## [WHAT YOU WILL DO]
Please look for the string "less" below and report every line in which it occurs.

Stored data entries
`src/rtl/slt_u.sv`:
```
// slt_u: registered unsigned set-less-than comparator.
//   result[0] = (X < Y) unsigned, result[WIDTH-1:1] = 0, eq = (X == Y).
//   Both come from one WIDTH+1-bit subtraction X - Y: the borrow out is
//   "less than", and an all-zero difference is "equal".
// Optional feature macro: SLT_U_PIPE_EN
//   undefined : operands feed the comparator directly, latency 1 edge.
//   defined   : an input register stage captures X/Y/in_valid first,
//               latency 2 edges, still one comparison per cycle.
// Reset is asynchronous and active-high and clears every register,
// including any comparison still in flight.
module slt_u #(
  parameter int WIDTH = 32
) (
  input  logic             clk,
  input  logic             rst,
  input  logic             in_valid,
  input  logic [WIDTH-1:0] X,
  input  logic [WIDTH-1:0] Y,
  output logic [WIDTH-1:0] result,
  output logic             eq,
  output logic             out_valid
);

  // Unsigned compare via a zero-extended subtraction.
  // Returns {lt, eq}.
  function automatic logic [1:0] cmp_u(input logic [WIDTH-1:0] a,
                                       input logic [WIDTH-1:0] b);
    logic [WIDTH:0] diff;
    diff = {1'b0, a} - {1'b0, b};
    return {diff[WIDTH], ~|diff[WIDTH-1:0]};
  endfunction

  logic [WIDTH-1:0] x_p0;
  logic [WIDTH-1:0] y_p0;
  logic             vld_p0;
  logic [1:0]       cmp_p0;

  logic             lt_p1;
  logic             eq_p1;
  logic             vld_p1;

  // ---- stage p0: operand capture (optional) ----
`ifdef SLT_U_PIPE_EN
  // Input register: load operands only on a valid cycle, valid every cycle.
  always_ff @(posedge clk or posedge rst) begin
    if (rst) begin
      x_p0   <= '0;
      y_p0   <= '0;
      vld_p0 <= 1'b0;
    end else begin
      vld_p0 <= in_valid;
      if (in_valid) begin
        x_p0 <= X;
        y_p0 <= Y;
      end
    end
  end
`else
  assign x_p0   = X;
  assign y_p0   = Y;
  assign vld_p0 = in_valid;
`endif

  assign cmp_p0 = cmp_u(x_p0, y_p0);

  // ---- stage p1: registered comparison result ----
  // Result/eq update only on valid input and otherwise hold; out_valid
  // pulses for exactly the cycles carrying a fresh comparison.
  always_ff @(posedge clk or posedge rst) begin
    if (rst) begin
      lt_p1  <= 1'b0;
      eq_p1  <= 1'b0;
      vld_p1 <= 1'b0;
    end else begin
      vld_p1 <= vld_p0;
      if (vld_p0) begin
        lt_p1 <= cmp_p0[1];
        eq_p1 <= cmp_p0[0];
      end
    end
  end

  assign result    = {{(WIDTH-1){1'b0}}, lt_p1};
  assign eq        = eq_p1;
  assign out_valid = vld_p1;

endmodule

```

## [ANSWER FOR THE TASK]
// slt_u: registered unsigned set-less-than comparator.
//   "less than", and an all-zero difference is "equal".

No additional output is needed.